Saved data entries:
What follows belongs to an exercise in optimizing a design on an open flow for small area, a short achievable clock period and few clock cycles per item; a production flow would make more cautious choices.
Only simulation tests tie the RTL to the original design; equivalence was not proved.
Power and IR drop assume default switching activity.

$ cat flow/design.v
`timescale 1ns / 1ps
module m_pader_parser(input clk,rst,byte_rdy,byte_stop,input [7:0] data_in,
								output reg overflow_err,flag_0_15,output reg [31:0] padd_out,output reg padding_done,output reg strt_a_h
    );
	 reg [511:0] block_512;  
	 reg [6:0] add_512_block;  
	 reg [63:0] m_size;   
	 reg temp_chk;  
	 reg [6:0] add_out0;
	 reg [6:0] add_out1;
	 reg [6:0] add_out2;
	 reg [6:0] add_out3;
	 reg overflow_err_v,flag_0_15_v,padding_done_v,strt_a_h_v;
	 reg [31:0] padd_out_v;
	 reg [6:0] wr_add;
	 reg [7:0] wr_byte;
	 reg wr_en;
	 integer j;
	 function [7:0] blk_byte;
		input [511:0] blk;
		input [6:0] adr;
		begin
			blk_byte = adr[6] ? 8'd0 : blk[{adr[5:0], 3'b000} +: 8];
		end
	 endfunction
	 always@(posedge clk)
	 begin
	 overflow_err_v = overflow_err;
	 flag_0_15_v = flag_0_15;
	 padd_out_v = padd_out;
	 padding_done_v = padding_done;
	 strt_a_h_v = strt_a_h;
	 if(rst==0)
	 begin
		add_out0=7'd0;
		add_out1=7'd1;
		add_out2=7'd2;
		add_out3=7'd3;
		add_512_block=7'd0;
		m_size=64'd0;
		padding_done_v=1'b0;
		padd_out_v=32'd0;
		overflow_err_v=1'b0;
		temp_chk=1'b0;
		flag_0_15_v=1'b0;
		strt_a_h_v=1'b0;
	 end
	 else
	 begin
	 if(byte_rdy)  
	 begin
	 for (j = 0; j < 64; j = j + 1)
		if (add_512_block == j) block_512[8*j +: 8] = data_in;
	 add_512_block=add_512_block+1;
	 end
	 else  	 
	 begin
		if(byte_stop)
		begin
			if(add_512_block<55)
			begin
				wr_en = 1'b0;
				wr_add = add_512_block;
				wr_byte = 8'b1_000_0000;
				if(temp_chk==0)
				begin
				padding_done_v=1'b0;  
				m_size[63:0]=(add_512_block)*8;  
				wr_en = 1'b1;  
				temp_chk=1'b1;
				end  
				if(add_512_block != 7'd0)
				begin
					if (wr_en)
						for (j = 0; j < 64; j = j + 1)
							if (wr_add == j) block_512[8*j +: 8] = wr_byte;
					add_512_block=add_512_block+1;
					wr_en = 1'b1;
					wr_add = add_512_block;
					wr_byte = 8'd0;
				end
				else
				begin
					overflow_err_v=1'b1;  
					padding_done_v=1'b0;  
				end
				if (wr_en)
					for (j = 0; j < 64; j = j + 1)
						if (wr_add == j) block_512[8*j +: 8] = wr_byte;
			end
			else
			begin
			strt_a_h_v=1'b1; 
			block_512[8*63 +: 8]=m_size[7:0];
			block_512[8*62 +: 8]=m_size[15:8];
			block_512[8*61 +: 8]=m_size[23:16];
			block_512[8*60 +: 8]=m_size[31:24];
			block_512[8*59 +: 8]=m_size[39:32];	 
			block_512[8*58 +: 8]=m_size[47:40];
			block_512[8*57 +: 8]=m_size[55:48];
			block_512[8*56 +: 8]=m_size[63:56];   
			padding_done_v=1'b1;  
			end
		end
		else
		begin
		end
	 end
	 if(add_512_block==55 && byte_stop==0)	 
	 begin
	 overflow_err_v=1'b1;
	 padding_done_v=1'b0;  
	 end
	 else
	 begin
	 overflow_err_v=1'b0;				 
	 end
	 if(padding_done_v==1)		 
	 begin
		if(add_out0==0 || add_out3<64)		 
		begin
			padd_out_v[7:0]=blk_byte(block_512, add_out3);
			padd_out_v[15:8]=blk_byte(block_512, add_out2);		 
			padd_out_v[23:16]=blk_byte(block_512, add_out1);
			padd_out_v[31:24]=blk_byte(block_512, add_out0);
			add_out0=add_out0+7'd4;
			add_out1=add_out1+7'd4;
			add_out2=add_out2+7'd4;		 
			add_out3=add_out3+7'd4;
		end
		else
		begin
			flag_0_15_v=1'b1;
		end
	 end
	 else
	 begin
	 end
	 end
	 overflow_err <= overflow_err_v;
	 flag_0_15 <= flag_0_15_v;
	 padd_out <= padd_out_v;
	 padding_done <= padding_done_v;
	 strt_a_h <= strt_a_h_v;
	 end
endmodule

==

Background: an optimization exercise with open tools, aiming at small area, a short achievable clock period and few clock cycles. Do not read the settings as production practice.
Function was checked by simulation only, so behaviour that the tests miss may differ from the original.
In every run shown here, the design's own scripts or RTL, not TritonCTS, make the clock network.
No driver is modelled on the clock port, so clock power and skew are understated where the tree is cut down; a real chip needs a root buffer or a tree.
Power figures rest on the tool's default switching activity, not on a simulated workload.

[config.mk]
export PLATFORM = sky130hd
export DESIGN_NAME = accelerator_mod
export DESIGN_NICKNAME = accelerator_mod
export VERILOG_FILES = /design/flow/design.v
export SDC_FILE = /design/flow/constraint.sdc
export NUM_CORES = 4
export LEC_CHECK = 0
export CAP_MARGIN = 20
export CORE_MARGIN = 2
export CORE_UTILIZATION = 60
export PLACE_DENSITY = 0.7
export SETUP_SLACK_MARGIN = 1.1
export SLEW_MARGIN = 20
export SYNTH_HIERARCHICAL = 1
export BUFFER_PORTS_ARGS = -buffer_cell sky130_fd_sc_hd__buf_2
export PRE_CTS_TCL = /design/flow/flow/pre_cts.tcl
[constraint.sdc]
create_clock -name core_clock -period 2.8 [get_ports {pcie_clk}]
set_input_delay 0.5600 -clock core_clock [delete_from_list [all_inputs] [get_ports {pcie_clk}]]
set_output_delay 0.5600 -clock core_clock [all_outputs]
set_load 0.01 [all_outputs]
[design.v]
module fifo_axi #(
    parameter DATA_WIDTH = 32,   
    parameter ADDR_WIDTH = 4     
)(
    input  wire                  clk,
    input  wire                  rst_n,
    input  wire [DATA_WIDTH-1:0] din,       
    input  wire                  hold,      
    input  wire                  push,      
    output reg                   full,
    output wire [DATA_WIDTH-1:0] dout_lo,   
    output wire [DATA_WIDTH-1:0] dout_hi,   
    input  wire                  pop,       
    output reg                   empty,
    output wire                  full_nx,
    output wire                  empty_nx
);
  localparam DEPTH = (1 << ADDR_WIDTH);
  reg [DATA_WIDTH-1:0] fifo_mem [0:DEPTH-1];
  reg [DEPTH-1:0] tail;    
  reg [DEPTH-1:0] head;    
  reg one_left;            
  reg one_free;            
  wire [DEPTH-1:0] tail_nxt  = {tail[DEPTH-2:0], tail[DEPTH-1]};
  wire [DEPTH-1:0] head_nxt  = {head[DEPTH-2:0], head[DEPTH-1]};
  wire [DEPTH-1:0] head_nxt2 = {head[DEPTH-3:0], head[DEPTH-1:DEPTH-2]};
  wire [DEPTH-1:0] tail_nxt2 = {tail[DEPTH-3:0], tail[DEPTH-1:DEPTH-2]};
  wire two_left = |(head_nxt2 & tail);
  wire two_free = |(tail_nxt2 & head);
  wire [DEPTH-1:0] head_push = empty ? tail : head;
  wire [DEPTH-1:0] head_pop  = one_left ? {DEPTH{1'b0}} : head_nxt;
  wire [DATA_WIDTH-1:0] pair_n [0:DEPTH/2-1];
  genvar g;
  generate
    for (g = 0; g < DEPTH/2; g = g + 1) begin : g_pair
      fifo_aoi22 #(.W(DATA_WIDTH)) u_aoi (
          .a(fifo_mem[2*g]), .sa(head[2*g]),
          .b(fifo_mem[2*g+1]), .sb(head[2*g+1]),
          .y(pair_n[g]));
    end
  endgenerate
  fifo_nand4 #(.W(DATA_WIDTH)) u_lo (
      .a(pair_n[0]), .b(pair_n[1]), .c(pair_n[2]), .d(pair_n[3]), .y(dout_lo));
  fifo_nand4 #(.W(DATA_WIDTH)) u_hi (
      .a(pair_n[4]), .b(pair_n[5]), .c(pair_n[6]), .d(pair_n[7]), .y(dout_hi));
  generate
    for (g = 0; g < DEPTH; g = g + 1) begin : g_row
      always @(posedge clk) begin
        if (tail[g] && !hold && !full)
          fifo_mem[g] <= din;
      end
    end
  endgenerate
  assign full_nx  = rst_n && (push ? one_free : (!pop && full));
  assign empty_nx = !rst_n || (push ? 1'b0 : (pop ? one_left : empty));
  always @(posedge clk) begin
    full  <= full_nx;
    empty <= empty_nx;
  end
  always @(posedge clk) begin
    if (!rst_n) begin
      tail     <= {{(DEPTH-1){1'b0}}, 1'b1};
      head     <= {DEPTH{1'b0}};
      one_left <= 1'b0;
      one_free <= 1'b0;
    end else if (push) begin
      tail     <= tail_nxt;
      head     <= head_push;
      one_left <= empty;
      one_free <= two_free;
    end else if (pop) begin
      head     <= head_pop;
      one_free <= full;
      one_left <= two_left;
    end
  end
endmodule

Directions for this task: Nothing but lines that contain "parameter" should appear in the answer. Copy each from the records.

Result for this exercise:
    parameter DATA_WIDTH = 32,   
    parameter ADDR_WIDTH = 4     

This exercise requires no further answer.